Se la nostra vita è in continuo divenire, allora anche il nostro approccio al reale deve essere così disposto ad un plastico rinnovamento! Non a caso parlo di divenire: mi sto infatti rifacendo al logos filosofico del buon vecchio Eraclito.
Non ci si bagna mai due volte nella stessa acqua di un fiume.
Asseriva così il filosofo greco, sottolineando l'importanza del fatto che ogni nostro istante non è mai uguale all’altro e noi non siamo mai gli stessi da un istante all’altro, da un tempo all’altro. Tutto cambia dentro e fuori di noi anche se non sempre riusciamo a percepire questo continuo cambiamento. La cosa più appariscente di noi, il nostro corpo, da un istante all’altro è sempre diverso e noi viviamo in questa continua diversità e di questa continua diversità. Siamo in continuo cambiamento: perdiamo cellule del nostro corpo, perdiamo ricordi sommersi da altri nel vuoto della nostra memoria, e gli stessi che crediamo di conservare sono diversi da un momento all’altro. Per quanto grande sia quello che noi chiamiamo memoria, essa non è mai capace di trattenere fermare per un attimo il nostro continuo divenire. Tutti gli eventi sono continuamente mutevoli come il paesaggio che ci corre via veloce da un finestrino di un treno e del quale ben poco riusciamo a trattenere.
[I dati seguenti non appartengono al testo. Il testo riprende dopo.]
[src/rtl/sdio_pkg.sv]
// Shared constants, FSM encoding and the CRC7 step function for the SDIO CMD-line capture block.
package sdio_pkg;

  localparam int SDIO_FRAME_BITS = 48;
  localparam logic [6:0] SDIO_CRC7_POLY = 7'h09;

  typedef enum logic [1:0] {
    IDLE  = 2'd0,
    SHIFT = 2'd1,
    CHECK = 2'd2,
    ABORT = 2'd3
  } sdio_state_e;

  localparam logic [1:0] ST_IDLE  = 2'd0;
  localparam logic [1:0] ST_SHIFT = 2'd1;
  localparam logic [1:0] ST_CHECK = 2'd2;
  localparam logic [1:0] ST_ABORT = 2'd3;

  localparam int STAT_CRC_ERR = 7;
  localparam int STAT_END_ERR = 6;
  localparam int STAT_TIMEOUT = 5;
  localparam int STAT_DIR     = 4;

  // One serial step of CRC7 (x^7 + x^3 + 1), MSB-first.
  function automatic logic [6:0] crc7_step(input logic [6:0] crc, input logic din);
    logic fb;
    fb = din ^ crc[6];
    return {crc[5:0], 1'b0} ^ (fb ? SDIO_CRC7_POLY : 7'h00);
  endfunction

endpackage

[src/rtl/sdio_crc7.sv]
// Serial CRC7 accumulator; clr restarts from zero and may absorb a bit in the same cycle.
module sdio_crc7
  import sdio_pkg::*;
(
  input  logic       clk,
  input  logic       rst,
  input  logic       clr,
  input  logic       en,
  input  logic       din,
  output logic [6:0] crc
);

  logic [6:0] crc_reg;

  always_ff @(posedge clk or posedge rst) begin
    if (rst) begin
      crc_reg <= '0;
    end else if (clr) begin
      crc_reg <= en ? crc7_step(7'h00, din) : 7'h00;
    end else if (en) begin
      crc_reg <= crc7_step(crc_reg, din);
    end
  end

  assign crc = crc_reg;

endmodule

[src/rtl/sdio_cmd_capture.sv]
// Oversampling SDIO CMD-line frame capture: synchronizes sd_clk/cmd_i into clk,
// shifts in 48-bit frames, checks CRC7 and end bit, and strobes the decoded fields.
module sdio_cmd_capture
  import sdio_pkg::*;
#(
  parameter int SYNC_STAGES = 2,
  parameter int TIMEOUT     = 1024
) (
  input  logic        clk,
  input  logic        rst,
  input  logic        sd_clk,
  input  logic        cmd_i,
  output logic [7:0]  cmd_o,
  output logic [31:0] arg_o,
  output logic [6:0]  crc_o,
  output logic        finsh_o,
  output logic        frame_err_o,
  output logic        busy_o,
  output logic [7:0]  status
);

  localparam int TW = $clog2(TIMEOUT) + 1;

  logic [SYNC_STAGES-1:0] sd_sync_reg;
  logic [SYNC_STAGES-1:0] cmd_sync_reg;
  logic                   sd_prev_reg;
  logic                   rise_reg;
  logic                   cmd_bit_reg;

  logic [1:0]                 state_reg;
  logic [5:0]                 bit_cnt_reg;
  logic [SDIO_FRAME_BITS-1:0] shift_reg;
  logic [SDIO_FRAME_BITS-1:0] frame_next;
  logic [TW-1:0]              idle_cnt_reg;

  logic [7:0]  cmd_reg;
  logic [31:0] arg_reg;
  logic [6:0]  crc_out_reg;
  logic        finsh_reg;
  logic        frame_err_reg;
  logic [7:0]  status_reg;

  logic       crc_clr;
  logic       crc_en;
  logic [6:0] crc_val;
  logic       crc_bad;
  logic       end_bad;

  // cmd chain idles high so leaving reset never looks like a start bit.
  always_ff @(posedge clk or posedge rst) begin
    if (rst) begin
      sd_sync_reg  <= '0;
      cmd_sync_reg <= '1;
      sd_prev_reg  <= 1'b0;
      rise_reg     <= 1'b0;
      cmd_bit_reg  <= 1'b1;
    end else begin
      sd_sync_reg  <= {sd_sync_reg[SYNC_STAGES-2:0], sd_clk};
      cmd_sync_reg <= {cmd_sync_reg[SYNC_STAGES-2:0], cmd_i};
      sd_prev_reg  <= sd_sync_reg[SYNC_STAGES-1];
      rise_reg     <= sd_sync_reg[SYNC_STAGES-1] & ~sd_prev_reg;
      cmd_bit_reg  <= cmd_sync_reg[SYNC_STAGES-1];
    end
  end

  always_comb begin
    frame_next = {shift_reg[SDIO_FRAME_BITS-2:0], cmd_bit_reg};
    crc_clr    = (state_reg == ST_IDLE) && rise_reg && !cmd_bit_reg;
    crc_en     = crc_clr || ((state_reg == ST_SHIFT) && rise_reg && (bit_cnt_reg >= 6'd8));
    crc_bad    = (crc_val != frame_next[7:1]);
    end_bad    = ~frame_next[0];
  end

  sdio_crc7 u_crc7 (
    .clk (clk),
    .rst (rst),
    .clr (crc_clr),
    .en  (crc_en),
    .din (cmd_bit_reg),
    .crc (crc_val)
  );

  // The check is evaluated on the final-bit rise so the results are already
  // registered during the CHECK cycle, which is when finsh_o is high.
  always_ff @(posedge clk or posedge rst) begin
    if (rst) begin
      state_reg     <= ST_IDLE;
      bit_cnt_reg   <= '0;
      shift_reg     <= '0;
      idle_cnt_reg  <= '0;
      cmd_reg       <= '0;
      arg_reg       <= '0;
      crc_out_reg   <= '0;
      finsh_reg     <= 1'b0;
      frame_err_reg <= 1'b0;
      status_reg    <= '0;
    end else begin
      finsh_reg     <= 1'b0;
      frame_err_reg <= 1'b0;
      case (state_reg)
        ST_IDLE: begin
          if (rise_reg && !cmd_bit_reg) begin
            shift_reg    <= '0;
            bit_cnt_reg  <= 6'd46;
            idle_cnt_reg <= '0;
            state_reg    <= ST_SHIFT;
          end
        end
        ST_SHIFT: begin
          if (rise_reg) begin
            shift_reg    <= frame_next;
            idle_cnt_reg <= '0;
            if (bit_cnt_reg == 6'd0) begin
              cmd_reg                  <= frame_next[47:40];
              arg_reg                  <= frame_next[39:8];
              crc_out_reg              <= frame_next[7:1];
              status_reg[STAT_CRC_ERR] <= crc_bad;
              status_reg[STAT_END_ERR] <= end_bad;
              status_reg[STAT_TIMEOUT] <= 1'b0;
              status_reg[STAT_DIR]     <= frame_next[46];
              if (!crc_bad && !end_bad) begin
                status_reg[3:0] <= status_reg[3:0] + 4'd1;
              end
              finsh_reg     <= 1'b1;
              frame_err_reg <= crc_bad | end_bad;
              state_reg     <= ST_CHECK;
            end else begin
              bit_cnt_reg <= bit_cnt_reg - 6'd1;
            end
          end else if (idle_cnt_reg == TW'(TIMEOUT - 1)) begin
            status_reg[STAT_CRC_ERR] <= 1'b0;
            status_reg[STAT_END_ERR] <= 1'b0;
            status_reg[STAT_TIMEOUT] <= 1'b1;
            frame_err_reg            <= 1'b1;
            state_reg                <= ST_ABORT;
          end else begin
            idle_cnt_reg <= idle_cnt_reg + TW'(1);
          end
        end
        ST_CHECK: state_reg <= ST_IDLE;
        default:  state_reg <= ST_IDLE;
      endcase
    end
  end

  assign cmd_o       = cmd_reg;
  assign arg_o       = arg_reg;
  assign crc_o       = crc_out_reg;
  assign finsh_o     = finsh_reg;
  assign frame_err_o = frame_err_reg;
  assign busy_o      = (state_reg == ST_SHIFT) || (state_reg == ST_CHECK);
  assign status      = status_reg;

endmodule

[config.mk]
export PLATFORM = sky130hd
export DESIGN_NAME = sdio_cmd_capture
export DESIGN_NICKNAME = d
export VERILOG_FILES = /design/src/rtl/sdio_pkg.sv /design/src/rtl/sdio_crc7.sv /design/src/rtl/sdio_cmd_capture.sv
export SDC_FILE = /design/constraint.sdc
export NUM_CORES = 1
export LEC_CHECK = 0
export BUFFER_PORTS_ARGS = -buffer_cell sky130_fd_sc_hd__buf_2
export CAP_MARGIN = 20
export CORE_MARGIN = 2
export CORE_UTILIZATION = 53
export CTS_CLUSTER_DIAMETER = 150
export CTS_CLUSTER_SIZE = 16
export DETAILED_ROUTE_END_ITERATION = 10
export GPL_TIMING_DRIVEN = 0
export PLACE_DENSITY = 0.76
export SLEW_MARGIN = 20
export SYNTH_ARGS = -nofsm -noshare
export SYNTH_HDL_FRONTEND = slang
export SYNTH_HIERARCHICAL = 1
export SYNTH_SLANG_ARGS = --single-unit
[constraint.sdc]
create_clock -name clk -period 3.9 [get_ports clk]
set_input_delay 0.39 -clock clk [delete_from_list [all_inputs] [get_ports clk]]
set_output_delay 0.39 -clock clk [all_outputs]
set_load 0.02 [all_outputs]
After elaboration in Yosys (flattened, before gate mapping)
Index checks and enable logic that the tools add are counted.

Flip-flop bits (word level): 137. Input bits: 4. Logic and storage cells: 93.

Add/sub/neg operators: 3. Order comparisons: 1. Equality and inequality tests: 11. Multiplexer cells: 32. Bitwise operators: 6. Reductions and logical operators: 22.

Operators by type and width (count): 2-to-1 mux 47 bit (2); one-hot mux 47 bit (2 select lines) (1); 2-to-1 mux 11 bit (3); one-hot mux 11 bit (2 select lines) (1); 2-to-1 mux 7 bit (3); 2-to-1 mux 6 bit (3); AND reduction 3 bit (5); 2-to-1 mux 4 bit (3); one-hot mux 6 bit (2 select lines) (1); adder 11 x 1 -> 11 bit, second input constant (1); equality test 11 x 10 -> 1 bit, second input constant (1); inequality test 3 bit, second input constant (3); 2-to-1 mux 2 bit (4); 2-to-1 mux 8 bit (1); AND reduction 4 bit (2); 2-to-1 mux 1 bit (7); inequality test 7 bit (1); XOR 7 bit (1); >= comparator 6 x 4 -> 1 bit, second input constant (1); logical AND 1 bit (6); zero test 6 bit (1); 2-to-1 mux 3 bit (2); nonzero test 2 bit (3); subtractor 6 x 1 -> 6 bit, second input constant (1); 13 further kinds (18).

Logic depth before layout (Yosys ltp)
Depth after elaboration: 6. Gate-level depth with buffers: 9. Depth with buffers taken out: 7.

Cells and area by module
Netlist, hierarchy kept.

By module, submodules not included: sdio_cmd_capture (instances 1, cells an instance 585, area each 5460.2 µm²); sdio_crc7 (instances 1, cells an instance 31, area each 325.3 µm²).

Least setup slack after synthesis
OpenSTA, ideal clock, no wires.

Kind: reg2reg. Start point: register state_reg[1]. End point: register u_crc7.crc_reg[3], in the netlist u_crc7/crc[3]. Setup time: 0.126 ns. Data arrival time: 1.774 ns. Slack: 2.000 ns. Cell stages (with the launch flop): 9. Path buffers: 2. Cell sequence: dfrtp_1 -> inv_1 -> ha_1 -> clkbuf_1 -> nand2_1 -> o21ai_0 -> buf_2 -> nor3b_1 -> a311o_1.

Cells in the longest elaborated chain, start to end: 6. Elaborated cells on any way between the ends: 10. Those cells by class: eq/ne: 1; mux: 2; reduce/logical: 7.

RTL lines: from (decl) (line sdio_cmd_capture.sv:30) `logic [1:0] state_reg;`; from (signal assigned) (line sdio_cmd_capture.sv:87) `state_reg <= ST_IDLE;`; from (signal assigned) (line sdio_cmd_capture.sv:106) `state_reg <= ST_SHIFT;`; from (signal assigned) (line sdio_cmd_capture.sv:126) `state_reg <= ST_CHECK;`; equality test 2 x 1 -> 1 bit / zero test 2 bit (equally long branches) (line sdio_cmd_capture.sv:69, sdio_cmd_capture.sv:68); logical AND 1 bit, on equally long branches (2 in a row) (line sdio_cmd_capture.sv:69, sdio_cmd_capture.sv:68); logical OR 1 bit (*) (line sdio_cmd_capture.sv:69) `crc_en = crc_clr || ((state_reg == ST_SHIFT) && rise_reg && (bit_cnt_reg >= 6'd8));`; named net crc_en (line sdio_cmd_capture.sv:44) `logic crc_en;`; 2-to-1 mux 7 bit (line sdio_crc7.sv:19) `crc_reg <= en ? crc7_step(7'h00, din) : 7'h00;`; 2-to-1 mux 7 bit (line sdio_crc7.sv:18) `end else if (clr) begin`; to (signal assigned) (line sdio_crc7.sv:19); to (signal assigned) (line sdio_crc7.sv:21) `crc_reg <= crc7_step(crc_reg, din);`; to (decl) (line sdio_crc7.sv:13) `logic [6:0] crc_reg;`.

Mark *: on every way through the listed nets, which the timed path passes. The rest lies on a longest branch. A chain may end at the register's enable or synchronous reset.

Worst setup path in the final report
Start point: register state_reg[1]. End point: register status_reg[1], in the netlist status[1].

Cells in the longest elaborated chain, start to end: 2.

RTL lines: equality test 2 x 1 -> 1 bit (line sdio_cmd_capture.sv:100) `case (state_reg)`; AND reduction 4 bit (no source line); to (signal, indexed assignment) (line sdio_cmd_capture.sv:117) `status_reg[STAT_CRC_ERR] <= crc_bad;`; to (signal, indexed assignment) (line sdio_cmd_capture.sv:118) `status_reg[STAT_END_ERR] <= end_bad;`; to (signal, indexed assignment) (line sdio_cmd_capture.sv:120) `status_reg[STAT_DIR] <= frame_next[46];`; to (decl) (line sdio_cmd_capture.sv:41) `logic [7:0] status_reg;`.

No other way between the ends.

==> run_results.csv <==
group,metric,value,unit
sta,clock_skew,0.00778,ns
yosys,synth_most_common_cell,"nand2_1",
detailed_routing,drt-total-wl,12100,microns
finish,antenna_cells,0,
detailed_routing,wl_met1,5310,microns
yosys,synth_commonest_cells,"257 x nand2_1, 133 x dfrtp_1, 45 x nand3_1, 23 x o21ai_0, 19 x nor2_1",
worst_setup_path,ff2ff_setup_slack,1.53,ns
yosys,yosys.area.top_type,"dfrtp_1",
grt,grt-ovfl-total,0,
worst_setup_path,timing.rr.end,"status[1]",
place,io_buffers,61,
sta,worstMarginPinSlew,0.675,ns
yosys,synthArstFlopShare,100,%
min_path,hold_depth,0,
worst_setup_path,worst_setup_path_end_kind,"flip-flop",
grt,grt_start_max_net_pins,76,
place,gp_congestion,0.809,
finish,layout.nets,710,
yosys,ys_types,51,
sta,slew_headroom,55.0,%
yosys,ys_seq_elements,136,
yosys,syn_avg_cell_area,9.39,sq um
finish,largest_reg_flops,47,
detailed_routing,wl_met2,5920,microns
grt,gr-usage-all-layers,22.6,%
finish,layout-drive-gt1-share,18.2,%
yosys,syn_nets,626,
worst_setup_path,slowest_delay,0.42,ns
detailed_routing,dr.pass1.iters,5,
place,post-place-ws,1.59,ns
sta,hold_viol_final,0,
power_and_ir_drop,p_per_area,550,nW/um^2
worst_setup_path,worstPathRequired,4.31,ns
clocking,root_buffer,"clkbuf_8",
grt,grt_first_pass_wirelength,20600,microns
finish,area_delta_synth_final,20.1,%
worst_setup_path,criticalPathCategory,"flip-flop to flip-flop",
grt,antenna_found_initial,0,
floorplanning,die_w,108,microns
floorplanning,io_pins,62,
power_and_ir_drop,leakage,3.79,nW
finish,final_cells,853,
yosys,synthCells,616,
worst_setup_path,r2r_start,"state_reg[1]",
run_status,status,"finished, final reports clean",
worst_setup_path,path_cells,"inv_1 -> ha_1 -> clkbuf_1 -> nand4_2 -> nor2_1 -> mux2_1",
run,cap_violations,0,
clocking,post_cts_buffers,0,
sta,layout_worst_path_cycle_share,60.9,%
clocking,cts-buffers-inserted,17,
floorplanning,die_h,108,microns
yosys,yosysWarnings,6,
clocking,clk_transition_reported_paths,0.06,ns
power_and_ir_drop,power_frac_comb,14.2,%
worst_setup_path,cp_top_family,"simple AND/OR/NAND/NOR gates",
sta,fin_worst_hold_slack,0.351,ns
clocking,clkLatencyLatePin,0.53,ns
power_and_ir_drop,swShare,27.9,%
detailed_routing,drc,0,
floorplanning,start_util,53.8,%
place,dp_hpwl,8040,microns
clocking,cts_tree,"done",
power_and_ir_drop,intPower,0.00275,W
floorplanning,die_area,11800,sq um
yosys,ys.flop_type,"dfrtp_1",
sta,timing.fmax,0.421,GHz
detailed_routing,drt-initial-drc-count,292,
worst_setup_path,crit_buf_inv,2,
sta,min_period,2.37,ns
power_and_ir_drop,p_total,0.00382,W
worst_setup_path,start_kind,"flip-flop",
power_and_ir_drop,p_sw,0.00107,W
detailed_routing,vias,4495,
min_path,min_path_type,"flip-flop to flip-flop",
clocking,clk_path_buf_depth,2,
floorplanning,num_rows,38,
min_path,hold_start,"sd_sync_reg[0]",
worst_setup_path,critPathArrivalTime,2.78,ns
power_and_ir_drop,ir_worst_vdd,287,uV
detailed_routing,routedWlPerCell,14.2,microns
yosys,syn_area,5790,sq um
grt,grt_pass1_vias,4381,
sta,finalSetupViolCount,0,
yosys,ys_seq_area_share,58.9,%
sta,rsz0062_at_grt,"no",
sta,maxSlewViolCount,0,
detailed_routing,via_per_inst,5.27,
power_and_ir_drop,power_frac_seq,42.4,%
worst_setup_path,slowest_stage,"clkbuf_1",
power_and_ir_drop,p_clk_share,43.4,%
worst_setup_path,reg2reg_depth,6,
min_path,hold_end,"sd_sync_reg[1]",
yosys,synth_edf_count,0,
detailed_routing,top_layer,"met4",
clocking,clkSinkCount,136,
place,postPlaceCellArea,6300,sq um
floorplanning,coreArea,10700,sq um
detailed_routing,detail-route-antenna-nets,0,
worst_setup_path,crit_fanout,10,
yosys,ys_top_cells_by_area,"dfrtp_1 58%, nand2_1 17%, nand3_1 3.9%, xor2_1 2.4%, o21ai_0 2.0%",
detailed_routing,met3_length,650,microns
sta,setup_ws,1.53,ns
place,dpl.cell_count,818,
yosys,synth_top_cell_area_share,57.5,%
clocking,cts_htree_levels,4,
finish,finalInstanceArea,6950,sq um
==> worst max-delay path by stage <==
stage | startpoint | to | cells past startpoint
2_1_floorplan | rst | arg_o[0] | 1
3_3_place_gp | rst | arg_o[12] | 2
3_5_place_dp | state_reg[1] | status[1] | 6
4_1_cts | state_reg[1] | status[1] | 6
5_1_grt | state_reg[1] | u_crc7/crc[0] | 9
6_report | state_reg[1] | status[1] | 6
==> power by group through the flow <==
stage          logic (W)  clock network (W)  registers, W
3_5_place_dp    0.000539                  0       0.00164
3_3_place_gp    0.000506                  0       0.00164
6_report        0.000544            0.00166       0.00162
2_1_floorplan   0.000402                  0       0.00163
4_1_cts         0.000546            0.00168       0.00162
5_1_grt         0.000612            0.00174       0.00163
==> stage by stage <==
step / util (%) / TNS, ns
floorplan: - / 0
global placement: 58.3 / -152.85
detailed placement: 58.6 / 0
CTS: 64.7 / 0
global route: 64.7 / 0
finish: 64.7 / 0
==> worst register-to-register path: cells and delay by family (launching register included) <==
kind,cells,cell delay (ns)
multiplexers,1,0.34
AND/OR/NAND/NOR,2,0.72
buffers and inverters,2,0.53
adder cells (fa/ha/maj),1,0.29
flip-flops,1,0.38
==> per-layer routing <==
| layer | up-vias | track usage, % |
|---|---|---|
| met5 | - | 0 |
| li1 | 2157 | - |
| met4 | 0 | 8.06 |
| met1 | 2169 | 30.0 |
| met2 | 147 | 36.1 |
| met3 | 22 | 5.79 |
==> cell usage in the layout, fill, tap and decap left out, types with 3 or more instances in the layout <==
cell,instances
buf_6,5
clkbuf_16,16
o21ai_0,23
dlygate4sd3_1,3
a21oi_1,7
nand4_1,4
nor4_1,3
nand2_1,257
bufinv_16,3
nor2_1,19
dfrtp_1,133
clkinv_2,3
dfstp_2,3
nand3_1,45
nor3_1,6
inv_6,3
xnor2_1,3
ha_1,6
clkbuf_1,13
buf_2,71
mux2i_1,6
xor2_1,16
nor2b_1,4
inv_1,10
clkbuf_8,6
==> cells by family (layout without fill, tap and decap cells) <==
family          count (synthesis)  after routing  share of synthesized area, %
buf+inv                        44            141                          3.85
mux                             7              7                          1.23
compound gates                 47             47                          5.19
flops                         136            136                          58.9
simple gates                  357            357                          26.7
xor+xnor                       19             19                          2.88
fa+ha+maj                       6              6                          1.30
==> cell type report <==
class / count / area [sq um]
Fill cell: 875 / 3790
Clock buffer: 22 / 483
Tap cell: 140 / 175
Sequential cell: 136 / 3410
Inverter: 12 / 50.0
Timing Repair Buffer: 65 / 363
Buffer: 32 / 178
Clock inverter: 10 / 139
Multi-Input combinational cell: 436 / 2160
==> timing repair <==
| item | CTS | global route |
|---|---|---|
| endpoints found under the hold margin | 9 | 0 |
| resized for setup | 0 | 0 |
| hold buffers | 3 | 0 |
No activity file was read; power rests on OpenSTA's default activity.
In un contesto così sfuggevole, penso sia necessario non correre il rischio di 'lasciarsi scivolare addosso' lo sviluppo dell'esistenza solo perchè il tempo scorre e, inafferrabile, non potrà mai essere limitato. Se il nostro cervello risponde al variare dell'esistenza imponendo cambiamenti fisico chimici a livello sinaptico, perchè la nostra volontà coscienziale non può operare un'opera di apprezzamento del momento senza che la vita si dissolva senza lasciar traccia come il sogno più vago e indefinito possibile?